◆ Your instructions ◆
Produce as output only the lines below starting at the line with "worst min register" and continuing through the line with "max in group", each one exactly as written.

Saved entries
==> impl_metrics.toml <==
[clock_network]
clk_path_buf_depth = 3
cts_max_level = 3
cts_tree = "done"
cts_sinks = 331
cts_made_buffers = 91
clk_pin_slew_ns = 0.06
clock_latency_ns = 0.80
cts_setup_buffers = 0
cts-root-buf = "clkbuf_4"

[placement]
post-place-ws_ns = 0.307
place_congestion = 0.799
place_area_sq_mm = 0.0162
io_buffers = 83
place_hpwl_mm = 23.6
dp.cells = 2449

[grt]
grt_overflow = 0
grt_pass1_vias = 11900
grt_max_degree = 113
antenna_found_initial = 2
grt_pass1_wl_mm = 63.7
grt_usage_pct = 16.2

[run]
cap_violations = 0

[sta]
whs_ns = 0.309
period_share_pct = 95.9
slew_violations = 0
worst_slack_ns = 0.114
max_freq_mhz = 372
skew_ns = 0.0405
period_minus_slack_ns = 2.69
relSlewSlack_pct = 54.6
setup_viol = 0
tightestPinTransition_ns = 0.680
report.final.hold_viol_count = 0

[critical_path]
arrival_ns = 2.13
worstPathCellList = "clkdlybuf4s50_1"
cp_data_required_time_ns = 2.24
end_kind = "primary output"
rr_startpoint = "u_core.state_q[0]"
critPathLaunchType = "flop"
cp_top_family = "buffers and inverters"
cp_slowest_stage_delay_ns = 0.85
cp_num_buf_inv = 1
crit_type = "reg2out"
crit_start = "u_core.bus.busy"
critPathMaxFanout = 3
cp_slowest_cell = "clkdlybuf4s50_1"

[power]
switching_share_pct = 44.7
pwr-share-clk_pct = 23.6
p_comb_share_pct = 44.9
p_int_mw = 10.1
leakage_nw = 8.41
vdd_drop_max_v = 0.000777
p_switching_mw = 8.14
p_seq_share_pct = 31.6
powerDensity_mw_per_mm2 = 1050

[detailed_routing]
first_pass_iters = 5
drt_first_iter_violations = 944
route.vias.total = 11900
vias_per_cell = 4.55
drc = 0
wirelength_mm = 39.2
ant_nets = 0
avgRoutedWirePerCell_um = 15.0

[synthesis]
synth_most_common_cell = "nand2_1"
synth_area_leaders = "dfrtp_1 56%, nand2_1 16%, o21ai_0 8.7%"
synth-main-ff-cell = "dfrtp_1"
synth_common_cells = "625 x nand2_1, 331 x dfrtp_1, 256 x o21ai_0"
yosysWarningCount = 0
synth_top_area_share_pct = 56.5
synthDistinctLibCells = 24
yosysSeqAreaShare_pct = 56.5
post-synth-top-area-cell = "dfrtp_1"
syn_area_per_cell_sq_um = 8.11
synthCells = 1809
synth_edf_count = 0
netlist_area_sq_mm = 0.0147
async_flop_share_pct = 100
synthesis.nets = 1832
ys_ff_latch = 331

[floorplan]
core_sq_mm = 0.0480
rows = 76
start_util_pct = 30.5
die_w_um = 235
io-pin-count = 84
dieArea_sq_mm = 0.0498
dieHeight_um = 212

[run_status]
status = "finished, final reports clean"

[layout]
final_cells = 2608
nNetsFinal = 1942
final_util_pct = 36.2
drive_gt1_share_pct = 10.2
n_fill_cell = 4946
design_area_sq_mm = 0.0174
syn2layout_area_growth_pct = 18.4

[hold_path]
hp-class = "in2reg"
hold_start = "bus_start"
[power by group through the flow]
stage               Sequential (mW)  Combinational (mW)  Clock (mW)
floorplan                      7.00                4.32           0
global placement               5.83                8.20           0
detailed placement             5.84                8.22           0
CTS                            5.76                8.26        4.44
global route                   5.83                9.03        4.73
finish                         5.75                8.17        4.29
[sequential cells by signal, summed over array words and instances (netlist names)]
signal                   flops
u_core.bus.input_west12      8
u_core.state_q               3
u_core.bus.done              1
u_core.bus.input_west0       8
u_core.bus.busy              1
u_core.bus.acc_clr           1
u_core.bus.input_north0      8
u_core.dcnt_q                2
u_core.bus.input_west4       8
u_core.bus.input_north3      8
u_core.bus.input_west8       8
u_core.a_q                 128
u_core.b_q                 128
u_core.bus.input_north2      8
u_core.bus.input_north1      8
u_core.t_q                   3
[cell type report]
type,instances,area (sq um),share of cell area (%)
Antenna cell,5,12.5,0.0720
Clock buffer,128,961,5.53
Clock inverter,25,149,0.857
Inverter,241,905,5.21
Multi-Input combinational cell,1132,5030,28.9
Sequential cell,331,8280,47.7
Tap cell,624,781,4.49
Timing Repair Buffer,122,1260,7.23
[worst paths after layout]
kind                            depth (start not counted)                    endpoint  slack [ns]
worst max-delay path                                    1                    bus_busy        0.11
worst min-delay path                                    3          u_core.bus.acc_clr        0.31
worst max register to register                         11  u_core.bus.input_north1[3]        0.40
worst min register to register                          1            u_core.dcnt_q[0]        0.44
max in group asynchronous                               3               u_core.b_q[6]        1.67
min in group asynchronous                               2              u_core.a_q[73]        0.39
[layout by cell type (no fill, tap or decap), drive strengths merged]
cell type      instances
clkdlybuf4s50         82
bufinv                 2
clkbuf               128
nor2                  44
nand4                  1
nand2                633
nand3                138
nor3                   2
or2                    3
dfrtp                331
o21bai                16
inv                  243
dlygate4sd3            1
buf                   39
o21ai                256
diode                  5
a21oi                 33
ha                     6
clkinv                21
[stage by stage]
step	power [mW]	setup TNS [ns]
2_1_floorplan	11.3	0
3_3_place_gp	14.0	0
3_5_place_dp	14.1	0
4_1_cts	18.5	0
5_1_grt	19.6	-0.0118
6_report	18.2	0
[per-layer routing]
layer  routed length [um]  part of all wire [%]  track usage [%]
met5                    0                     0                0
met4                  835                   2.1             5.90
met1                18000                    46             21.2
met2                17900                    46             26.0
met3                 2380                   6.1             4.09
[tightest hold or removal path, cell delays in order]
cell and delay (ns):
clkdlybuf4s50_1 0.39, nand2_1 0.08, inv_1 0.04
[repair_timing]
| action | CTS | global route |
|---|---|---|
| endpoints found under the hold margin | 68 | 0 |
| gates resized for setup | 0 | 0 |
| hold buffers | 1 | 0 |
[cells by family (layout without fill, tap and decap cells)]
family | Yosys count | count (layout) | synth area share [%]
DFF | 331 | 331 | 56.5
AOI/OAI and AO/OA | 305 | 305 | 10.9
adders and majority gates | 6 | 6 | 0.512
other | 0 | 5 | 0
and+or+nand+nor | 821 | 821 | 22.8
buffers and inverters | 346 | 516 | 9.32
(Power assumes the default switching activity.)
<file path="config.mk">
export PLATFORM = sky130hd
export DESIGN_NAME = lcd_string_streamer
export DESIGN_NICKNAME = d
export VERILOG_FILES = /design/src/rtl/lcd_stream_pkg.sv /design/src/rtl/lcd_char_ram.sv /design/src/rtl/lcd_string_streamer.sv
export SDC_FILE = /design/constraint.sdc
export NUM_CORES = 1
export LEC_CHECK = 0
export CORE_MARGIN = 4
export CORE_UTILIZATION = 60
export CTS_BUF_LIST = sky130_fd_sc_hd__clkbuf_4 sky130_fd_sc_hd__clkbuf_8
export CTS_CLUSTER_SIZE = 14
export DETAILED_ROUTE_END_ITERATION = 8
export PLACE_DENSITY_LB_ADDON = 0.05
export SLEW_MARGIN = 20
export SYNTH_ARGS = -nofsm -noshare
export SYNTH_HDL_FRONTEND = slang
export SYNTH_SLANG_ARGS = --single-unit
</file>
<file path="constraint.sdc">
create_clock -name Clock -period 4.7 [get_ports Clock]
set_clock_uncertainty 0.1 [all_clocks]
set_input_delay 0.94 -clock Clock [delete_from_list [all_inputs] [get_ports Clock]]
set_output_delay 0.94 -clock Clock [all_outputs]
set_load 0.005 [all_outputs]
</file>
<file path="src/rtl/lcd_stream_pkg.sv">
// Shared FSM encoding and LCD byte constants for the LCD string streamer.
package lcd_stream_pkg;

  typedef enum logic [2:0] {
    ST_IDLE,
    ST_FETCH,
    ST_SEND,
    ST_CMD,
    ST_DONE
  } state_e;

  localparam logic [7:0] LCD_CMD_HOME  = 8'h80;
  localparam logic [7:0] LCD_CMD_LINE2 = 8'hC0;
  localparam logic       RS_DATA       = 1'b1;
  localparam logic       RS_CMD        = 1'b0;

endpackage

</file>
<file path="src/rtl/lcd_char_ram.sv">
// Character buffer: one write port, one synchronous read port with read enable.
module lcd_char_ram #(
  parameter int DEPTH  = 32,
  parameter int ADDR_W = 5,
  parameter int DATA_W = 8
) (
  input  logic              clk_i,
  input  logic              wr_en_i,
  input  logic [ADDR_W-1:0] wr_addr_i,
  input  logic [DATA_W-1:0] wr_data_i,
  input  logic              rd_en_i,
  input  logic [ADDR_W-1:0] rd_addr_i,
  output logic [DATA_W-1:0] rd_data_o
);

  logic [DATA_W-1:0] mem_q [DEPTH];

  // Read data is only refreshed on rd_en so it stays stable while a byte waits for ready.
  always_ff @(posedge clk_i) begin
    if (wr_en_i) mem_q[wr_addr_i] <= wr_data_i;
    if (rd_en_i) rd_data_o <= mem_q[rd_addr_i];
  end

endmodule

</file>
<file path="src/rtl/lcd_string_streamer.sv">
// Streams a buffered string to an LCD controller over valid/ready, with optional repeat.
// Optional line-wrap commands are enabled by defining LCD_STREAM_LINE_WRAP_EN.
module lcd_string_streamer
  import lcd_stream_pkg::*;
#(
  parameter int DEPTH    = 32,
  parameter int ADDR_W   = 5,
  parameter int DATA_W   = 8,
  parameter int LCD_COLS = 16
) (
  input  logic              Clock,
  input  logic              Reset,
  input  logic              iWrEnable,
  input  logic [ADDR_W-1:0] iWrAddress,
  input  logic [DATA_W-1:0] iWrData,
  input  logic [ADDR_W:0]   iLength,
  input  logic              iStart,
  input  logic              iRepeat,
  output logic              oBusy,
  output logic              oDone,
  output logic [ADDR_W-1:0] oCharIndex,
  output logic              oLCD_Valid,
  output logic              oLCD_RS,
  output logic [DATA_W-1:0] oLCD_Data,
  input  logic              iLCD_Ready
);

  // state | meaning: IDLE wait start | FETCH buffer read | SEND offer char
  //                  CMD offer command byte | DONE pulse oDone, repeat or finish
  localparam logic [ADDR_W:0] DEPTH_LEN = (ADDR_W+1)'(DEPTH);
  localparam logic [ADDR_W:0] IDX_ONE   = (ADDR_W+1)'(1);

  state_e            state_q, state_d;
  logic [ADDR_W:0]   index_q, index_d;
  logic [ADDR_W:0]   len_q, len_d;
  logic [DATA_W-1:0] cmd_q, cmd_d;
  logic [DATA_W-1:0] rd_data;
  logic              last_char;

`ifdef LCD_STREAM_LINE_WRAP_EN
  localparam int COL_W = $clog2(LCD_COLS + 1);
  logic [COL_W-1:0] col_q, col_d;
  logic             line2_q, line2_d;
`endif

  lcd_char_ram #(
    .DEPTH (DEPTH),
    .ADDR_W(ADDR_W),
    .DATA_W(DATA_W)
  ) u_ram (
    .clk_i    (Clock),
    .wr_en_i  (iWrEnable),
    .wr_addr_i(iWrAddress),
    .wr_data_i(iWrData),
    .rd_en_i  (state_q == ST_FETCH),
    .rd_addr_i(index_q[ADDR_W-1:0]),
    .rd_data_o(rd_data)
  );

  assign last_char = (index_q + IDX_ONE) == len_q;

  always_ff @(posedge Clock) begin
    if (Reset) begin
      state_q <= ST_IDLE;
      index_q <= '0;
      len_q   <= '0;
      cmd_q   <= '0;
`ifdef LCD_STREAM_LINE_WRAP_EN
      col_q   <= '0;
      line2_q <= 1'b0;
`endif
    end else begin
      state_q <= state_d;
      index_q <= index_d;
      len_q   <= len_d;
      cmd_q   <= cmd_d;
`ifdef LCD_STREAM_LINE_WRAP_EN
      col_q   <= col_d;
      line2_q <= line2_d;
`endif
    end
  end

  always_comb begin
    state_d = state_q;
    index_d = index_q;
    len_d   = len_q;
    cmd_d   = cmd_q;
`ifdef LCD_STREAM_LINE_WRAP_EN
    col_d   = col_q;
    line2_d = line2_q;
`endif
    case (state_q)
      ST_IDLE: begin
        if (iStart) begin
          len_d   = (iLength > DEPTH_LEN) ? DEPTH_LEN : iLength;
          index_d = '0;
`ifdef LCD_STREAM_LINE_WRAP_EN
          col_d   = '0;
          line2_d = 1'b0;
`endif
          state_d = (iLength == '0) ? ST_DONE : ST_FETCH;
        end
      end
      ST_FETCH: state_d = ST_SEND;
      ST_SEND: begin
        if (iLCD_Ready) begin
          index_d = index_q + IDX_ONE;
          if (last_char) begin
            state_d = ST_DONE;
`ifdef LCD_STREAM_LINE_WRAP_EN
          end else if (col_q == COL_W'(LCD_COLS - 1)) begin
            col_d   = '0;
            line2_d = !line2_q;
            cmd_d   = line2_q ? DATA_W'(LCD_CMD_HOME) : DATA_W'(LCD_CMD_LINE2);
            state_d = ST_CMD;
          end else begin
            col_d   = col_q + COL_W'(1);
            state_d = ST_FETCH;
`else
          end else begin
            state_d = ST_FETCH;
`endif
          end
        end
      end
      // A zero-length repeating message only ever emits the home command.
      ST_CMD: begin
        if (iLCD_Ready) state_d = (len_q == '0) ? ST_DONE : ST_FETCH;
      end
      ST_DONE: begin
        if (iRepeat) begin
          index_d = '0;
          cmd_d   = DATA_W'(LCD_CMD_HOME);
`ifdef LCD_STREAM_LINE_WRAP_EN
          col_d   = '0;
          line2_d = 1'b0;
`endif
          state_d = ST_CMD;
        end else begin
          state_d = ST_IDLE;
        end
      end
      default: state_d = ST_IDLE;
    endcase
  end

  assign oBusy      = (state_q != ST_IDLE);
  assign oDone      = (state_q == ST_DONE);
  assign oLCD_Valid = (state_q == ST_SEND) || (state_q == ST_CMD);
  assign oLCD_RS    = (state_q == ST_SEND) ? RS_DATA : RS_CMD;
  assign oLCD_Data  = (state_q == ST_SEND) ? rd_data :
                      (state_q == ST_CMD)  ? cmd_q   : '0;
  assign oCharIndex = index_q[ADDR_W] ? '1 : index_q[ADDR_W-1:0];

endmodule

</file>
After elaboration in Yosys (flattened, before gate mapping)
Memories as Yosys holds them, arrays and structs flattened. A register that Yosys moved wholly into a read port is not among the register bits.
Index checks and enable logic that the tools add are counted.
- add/sub/neg operators: 1
- magnitude comparators: 1
- eq/ne operators: 9
- muxes and demuxes: 19
- reduce and logical (&&, ||, !) cells: 10
- operators with widths (cell ; count):
    6-bit two-way mux ; 4
    3-bit two-way mux ; 6
    6-bit one-hot mux with 3 select lines ; 1
    8-bit two-way mux ; 2
    3-bit one-hot mux with 5 select lines ; 1
    6-bit logical NOT ; 2
    2-bit inequality test, second input constant ; 4
    6-bit by 1-bit adder with 6-bit output, second input constant ; 1
    3-bit by 2-bit == test with 1-bit output, second input constant ; 2
    6-bit == test ; 1
    6-bit > comparator, second input constant ; 1
    3-bit nonzero test ; 2
    5-bit two-way mux ; 1
    2-bit AND reduction ; 2
    4-bit AND reduction ; 1
    3-bit by 1-bit == test with 1-bit output, second input constant ; 1
    3-bit == test, second input constant ; 1
    3-bit logical NOT ; 1
    1-bit two-way mux ; 3
    3-bit AND reduction ; 1
    2-bit two-way mux ; 1
    1-bit logical OR ; 1
- flip-flop bits (word level): 16
- RAM bits: 256
- input bits: 25
- output and inout port bits: 17
- memories kept: 1
- memory list (name ; words ; bits a word ; read ports ; clocked after Yosys merged registers in ; wr ports ; line ; source):
    u_ram.mem_q ; 32 ; 8 ; 1 ; 1 ; 1 ; lcd_char_ram.sv:16 ; logic [DATA_W-1:0] mem_q [DEPTH];

Longest topological paths before layout
- depth after elaboration: 5
- depth in mapped cells: 8
- mapped depth without buffers: 6

Cells and area by module
A second synthesis with hierarchy kept.
- cell total of the unflattened synthesis: 555
- area, all modules: 11177.0 µm²
- modules (own cells, without submodules) (module ; instances ; cells each ; area an instance (µm²)):
    lcd_char_ram ; 1 ; 417 ; 10133.5
    lcd_string_streamer ; 1 ; 138 ; 1043.5

Worst setup path before layout
No wires, ideal clock.
- path kind: input to register
- start point: input iWrAddress[1]
- end point: memory u_ram.mem_q[0][0] (enable)
- arrival: 1.961 ns
- required time: 4.230 ns
- path slack: 2.269 ns
- stages on the path: 3
- buffers on the path: 1
- cell sequence: or3b_2 > clkbuf_1 > nor2_1
- RTL lines (element ; line ; source):
    from (decl) ; lcd_string_streamer.sv:14 ; input logic [ADDR_W-1:0] iWrAddress,
    to (decl) ; lcd_char_ram.sv:16 ;
Straight into the memory's write port.

Final worst setup path
- start point: register state_q[1]
- end point: output oLCD_RS
- word-level cells in the longest chain between the ends: 2
- ends and longest elaborated chain (element ; line ; source):
    from (decl) ; lcd_string_streamer.sv:33 ; state_e state_q, state_d;
    from (signal assigned) ; lcd_string_streamer.sv:73 ; state_q <= state_d;
    3-bit by 2-bit == test with 1-bit output ; lcd_string_streamer.sv:151 ; assign oLCD_RS = (state_q == ST_SEND) ? RS_DATA : RS_CMD;
    1-bit two-way mux ; lcd_string_streamer.sv:151 ;
    to (decl) ; lcd_string_streamer.sv:23 ; output logic oLCD_RS,
No other way between the ends.

==> flow_summary.json <==
{
  "status": "complete, no violations",
  "fp.dieW_microns": 144,
  "yosys.area.top_type": "edfxtp_1",
  "ys_warn_count": 0,
  "stdcell_count": 894,
  "dr.pass1.iters": 5,
  "slew-limit-headroom": 0.397,
  "wl_met3_microns": 1460,
  "ant_nets": 0,
  "dr_wl_met2_microns": 11400,
  "grt_max_degree": 35,
  "fmax_mhz": 291,
  "yosysSeqAreaShare": 0.738,
  "grt_pass1_vias": 5676,
  "cts_buffer_depth": 3,
  "syn_nets": 581,
  "path_clk_slew_ps": 60,
  "avgViaCountPerCell": 6.25,
  "stdcell_area_sq_um": 12700,
  "antenna_found_initial": 0,
  "track_usage": 0.230,
  "cts.repair.resized": 0,
  "leakagePower_nw": 3.95,
  "die_area_sq_um": 20900,
  "tritoncts": "built",
  "rsz0062_at_grt": "no",
  "io_buffers": 41,
  "synth_top_cell_area_share": 0.710,
  "diodes": 0,
  "yosys_register_bits": 280,
  "netlist_area_sq_um": 11200,
  "io_pins": 42,
  "core-area_sq_um": 18100,
  "netlist-cell-type-count": 39,
  "max-cap-violations": 0,
  "hpwl_microns": 14600,
  "final_core_util": 0.701,
  "drt-initial-drc-count": 465,
  "cp_max_fo": 12,
  "row_count": 49,
  "finalCriticalPeriod_ps": 3440,
  "hold_class": "reg2reg",
  "power_density_nw_per_um2": 417,
  "grt_pass1_wl_microns": 34600,
  "die_y_microns": 144,
  "drv_slew": 0,
  "cp-end-kind": "output port",
  "fin_ws_ps": 1260,
  "dp_worst_setup_slack_ps": 1420,
  "dp.cells": 812,
  "hold_buffers": 0,
  "synth_cells": 555,
  "power_mw": 5.30,
  "drive_above_1_share": 0.280,
  "period_share": 0.732,
  "initial_core_util": 0.616,
  "clkSinkCount": 280,
  "routed.top_layer": "met4",
  "areaGrowthSynthToFinish_pct": 13.9,
  "cp-start-kind": "flop",
  "required_ps": 3660,
  "synth_area_per_cell_sq_um": 20.1,
  "cts_max_level": 2,
  "clock_latency_ps": 560,
  "setup_viol": 0,
  "cts_root_buffer": "clkbuf_8",
  "worstMarginPinSlew_ps": 904,
  "final_hold_viol_count": 0,
  "wirelength_microns": 23000,
  "synth.area.top_cells": "edfxtp_1 71%, mux4_2 16%, dfxtp_1 2.9%",
  "cts_setup_buffers": 0,
  "irDropWorstVdd_v": 0.000341,
  "place_area_sq_um": 11900,
  "drt-wirelength-per-cell_microns": 25.7,
  "grt_overflow": 0,
  "arrival_ps": 2400,
  "critPathKind": "reg2out",
  "whs_ps": 351,
  "nets": 655,
  "remaining_drc_errors": 0,
  "gp_congestion": 0.847,
  "vias": 5590,
  "final.setup.tns_ps": 0,
  "numCtsBuffers": 44,
  "wl_met1_microns": 9780
}
==> synth_stat cells <==
library cell    n
buf_2           6
o21ai_0         8
dfxtp_1        16
o2111a_1        1
and3_1          2
or4_1           2
edfxtp_1      264
nor3_1          4
nor4b_1         1
o221ai_1        1
nor2_1         44
nor3b_1         6
or2_2           6
buf_4           6
o21a_1          1
ha_1            1
nand2b_1        4
nand3b_1        8
mux4_2         80
nand4bb_1       1
nand3_1         9
a32oi_1         1
mux2_2          8
a21o_1          1
or3_1           4
nor2b_1         3
o311ai_0        1
nand4b_1        1
buf_1           4
xor2_1          4
mux2i_1         2
o211ai_1        1
clkbuf_1       14
a21oi_1        15
nand2_1         7
or3b_2          3
and2_1          8
xnor2_1         4
inv_1           3
==> state kept, by name (all words and copies together), names as in the netlist <==
register and cells:
u_ram.mem_q 256, cmd_q 1, state_q 3, len_q 6, u_ram.rd_data_o 8, index_q 6
==> cell type report <==
cell class,count,area (sq um)
timing repair buffer,58,533
clock inverter,21,118
fill,1111,5420
tap,229,287
sequential,280,8250
multi-input combinational,242,2770
inverter,3,11.3
clock buffer,61,752
==> metal layers <==
layer / track usage / vias up
met1: 0.333 / 2919
met5: 0 / -
li1: - / 2425
met3: 0.0460 / 26
met2: 0.368 / 220
met4: 0.0555 / 0
==> power breakdown <==
part	internal [mW]	switching [mW]	leakage, nW	total, mW
Sequential	2.80	0.0519	2.51	2.85
Clock	1.09	0.902	0.465	2.00
Combinational	0.224	0.231	0.977	0.455
==> kinds of logic after synthesis <==
kind of cell	count (synthesis)	share of synthesized area
xor gates and xnor gates	8	0.00627
and+or+nand+nor	113	0.0538
muxes	90	0.171
adders and majority gates	1	0.00112
buffers and inverters	33	0.0138
DFF	280	0.738
AOI/OAI and AO/OA	30	0.0157
==> cells in the final DEF (no fill, tap or decap), types with 6 or more instances in the layout <==
cell type        Yosys  layout
or2_2                6       6
clkbuf_4             0      14
and2_1               8       8
nor2_1              44      44
dfxtp_1             16      14
buf_4                6      17
nand3_1              9       9
edfxtp_1           264     264
mux4_2              80      80
nor3b_1              6       6
clkinv_2             0       6
o21ai_0              8       8
clkbuf_8             0      47
nand3b_1             8       8
mux2_2               8       8
clkdlybuf4s50_1      0      40
a21oi_1             15      15
clkinv_1             0      13
nand2_1              7       7
==> path summary, 6_finish.rpt <==
path	depth (start not counted)	startpoint	to	slack, ps
setup / recovery	3	state_q[1]	oLCD_RS	1260
hold / removal	2	cmd_q[7]	cmd_q[7]	350
setup reg to reg	4	index_q[1]	u_ram.rd_data_o[2]	1770
hold reg to reg	2	cmd_q[7]	cmd_q[7]	350
==> critical path, cell delays in order, from the launching register on <==
cell and delay, ps:
dfxtp_1 530, nor3b_1 560, buf_4 260, clkdlybuf4s50_1 500
No activity file was read; power rests on OpenSTA's default activity.
<file path="config.mk">
export PLATFORM = sky130hd
export DESIGN_NAME = reg_dumper_flat
export DESIGN_NICKNAME = d
export VERILOG_FILES = /design/src/rtl/reg_dumper_if.sv /design/src/rtl/reg_dumper.sv /design/src/flat_wrapper.sv
export SDC_FILE = /design/constraint.sdc
export NUM_CORES = 1
export LEC_CHECK = 0
export BUFFER_PORTS_ARGS = -buffer_cell sky130_fd_sc_hd__buf_2
export CORE_UTILIZATION = 48
export CTS_CLUSTER_DIAMETER = 120
export DETAILED_ROUTE_END_ITERATION = 7
export PLACE_DENSITY = 0.83
export SKIP_LAST_GASP = 1
export SYNTH_ARGS = -nofsm -noshare
export SYNTH_HDL_FRONTEND = slang
export SYNTH_SLANG_ARGS = --single-unit
</file>
<file path="constraint.sdc">
create_clock -name ctrl_bus_clk -period 1.95 [get_ports ctrl_bus_clk]
set_input_delay 0.39 -clock ctrl_bus_clk [delete_from_list [all_inputs] [get_ports ctrl_bus_clk]]
set_output_delay 0.39 -clock ctrl_bus_clk [all_outputs]
set_load 0.01 [all_outputs]
</file>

◆ Solution ◆
worst min register to register                          1            u_core.dcnt_q[0]        0.44
max in group asynchronous                               3               u_core.b_q[6]        1.67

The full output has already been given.